▶ _Material for this task_
* * *

--- src/rtl/round_key_store.sv ---
// Round-key store: captures an AES key-expansion stream into local RAM and
// plays it back forward (encrypt) or reversed (decrypt) with a valid/ready handshake.
module round_key_store #(
    parameter int DEPTH = 15
) (
    input  logic         clk,
    input  logic         rst,
    input  logic         in_valid,
    input  logic         in_first_flag,
    input  logic         in_last_flag,
    input  logic [127:0] in_rk,
    input  logic         in_clear,
    input  logic         rd_start,
    input  logic         rd_dir,
    input  logic         rd_ready,
    output logic         rd_valid,
    output logic [127:0] rd_rk,
    output logic         rd_first,
    output logic         rd_last,
    output logic         out_ready,
    output logic         out_busy,
    output logic [3:0]   out_count,
    output logic         out_err
);

    localparam int AW = (DEPTH > 1) ? $clog2(DEPTH) : 1;
    localparam int PW = $clog2(DEPTH + 1);
    localparam logic [PW-1:0] PTR_FULL = PW'(DEPTH);

    typedef enum logic [1:0] {
        EMPTY,
        FILL,
        READY,
        READ
    } state_t;

    state_t state_reg, state_next;

    logic [127:0]  key_mem [DEPTH];
    logic [PW-1:0] wr_ptr_reg, wr_ptr_next;
    logic [PW-1:0] rd_ptr_reg, rd_ptr_next;
    logic [PW-1:0] rd_step, last_idx, wr_addr;
    logic [3:0]    count_reg, count_next;
    logic          err_reg, err_next;
    logic          dir_reg, dir_next;
    logic          valid_reg, valid_next;
    logic          first_reg, first_next;
    logic          last_reg, last_next;
    logic [127:0]  rk_reg;
    logic          wr_en, rk_load;

    assign last_idx = PW'(count_reg - 4'd1);
    assign rd_step  = dir_reg ? (rd_ptr_reg - PW'(1)) : (rd_ptr_reg + PW'(1));

    always_comb begin
        state_next  = state_reg;
        wr_ptr_next = wr_ptr_reg;
        rd_ptr_next = rd_ptr_reg;
        count_next  = count_reg;
        err_next    = err_reg;
        dir_next    = dir_reg;
        valid_next  = valid_reg;
        first_next  = first_reg;
        last_next   = last_reg;
        wr_en       = 1'b0;
        wr_addr     = wr_ptr_reg;
        rk_load     = 1'b0;

        if (in_clear) begin
            state_next  = EMPTY;
            wr_ptr_next = '0;
            rd_ptr_next = '0;
            count_next  = 4'd0;
            err_next    = 1'b0;
            valid_next  = 1'b0;
            first_next  = 1'b0;
            last_next   = 1'b0;
        end else if (in_valid && in_first_flag) begin
            // A new schedule always restarts capture, even mid-playback.
            wr_en       = 1'b1;
            wr_addr     = '0;
            wr_ptr_next = PW'(1);
            err_next    = 1'b0;
            valid_next  = 1'b0;
            first_next  = 1'b0;
            last_next   = 1'b0;
            if (in_last_flag) begin
                count_next = 4'd1;
                state_next = READY;
            end else begin
                count_next = 4'd0;
                state_next = FILL;
            end
        end else begin
            if (in_valid) begin
                if (state_reg == FILL) begin
                    if (wr_ptr_reg == PTR_FULL) begin
                        err_next   = 1'b1;
                        count_next = 4'd0;
                        state_next = EMPTY;
                    end else begin
                        wr_en       = 1'b1;
                        wr_ptr_next = wr_ptr_reg + PW'(1);
                        if (in_last_flag) begin
                            count_next = 4'(wr_ptr_reg) + 4'd1;
                            state_next = READY;
                        end
                    end
                end else begin
                    err_next = 1'b1;
                end
            end

            if (state_reg == READY && rd_start) begin
                state_next  = READ;
                dir_next    = rd_dir;
                rd_ptr_next = rd_dir ? last_idx : '0;
                rk_load     = 1'b1;
                valid_next  = 1'b1;
                first_next  = 1'b1;
                last_next   = (count_reg == 4'd1);
            end else if (state_reg == READ && valid_reg && rd_ready) begin
                if (last_reg) begin
                    state_next = READY;
                    valid_next = 1'b0;
                    first_next = 1'b0;
                    last_next  = 1'b0;
                end else begin
                    rd_ptr_next = rd_step;
                    rk_load     = 1'b1;
                    first_next  = 1'b0;
                    last_next   = dir_reg ? (rd_step == '0) : (rd_step == last_idx);
                end
            end
        end
    end

    always_ff @(posedge clk or negedge rst) begin
        if (!rst) begin
            state_reg  <= EMPTY;
            wr_ptr_reg <= '0;
            rd_ptr_reg <= '0;
            count_reg  <= 4'd0;
            err_reg    <= 1'b0;
            dir_reg    <= 1'b0;
            valid_reg  <= 1'b0;
            first_reg  <= 1'b0;
            last_reg   <= 1'b0;
            rk_reg     <= '0;
        end else begin
            state_reg  <= state_next;
            wr_ptr_reg <= wr_ptr_next;
            rd_ptr_reg <= rd_ptr_next;
            count_reg  <= count_next;
            err_reg    <= err_next;
            dir_reg    <= dir_next;
            valid_reg  <= valid_next;
            first_reg  <= first_next;
            last_reg   <= last_next;
            if (rk_load) begin
                rk_reg <= key_mem[rd_ptr_next[AW-1:0]];
            end
        end
    end

    // Key RAM carries no reset so it maps onto block memory.
    always_ff @(posedge clk) begin
        if (wr_en) begin
            key_mem[wr_addr[AW-1:0]] <= in_rk;
        end
    end

    assign rd_valid  = valid_reg;
    assign rd_rk     = rk_reg;
    assign rd_first  = first_reg;
    assign rd_last   = last_reg;
    assign out_ready = (state_reg == READY) || (state_reg == READ);
    assign out_busy  = (state_reg == FILL);
    assign out_count = count_reg;
    assign out_err   = err_reg;

endmodule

* * *

▶ _Problem details_
Wherever a line in the listing contains the word "output", copy that line out.

▶ _Task result_
    output logic         rd_valid,
    output logic [127:0] rd_rk,
    output logic         rd_first,
    output logic         rd_last,
    output logic         out_ready,
    output logic         out_busy,
    output logic [3:0]   out_count,
    output logic         out_err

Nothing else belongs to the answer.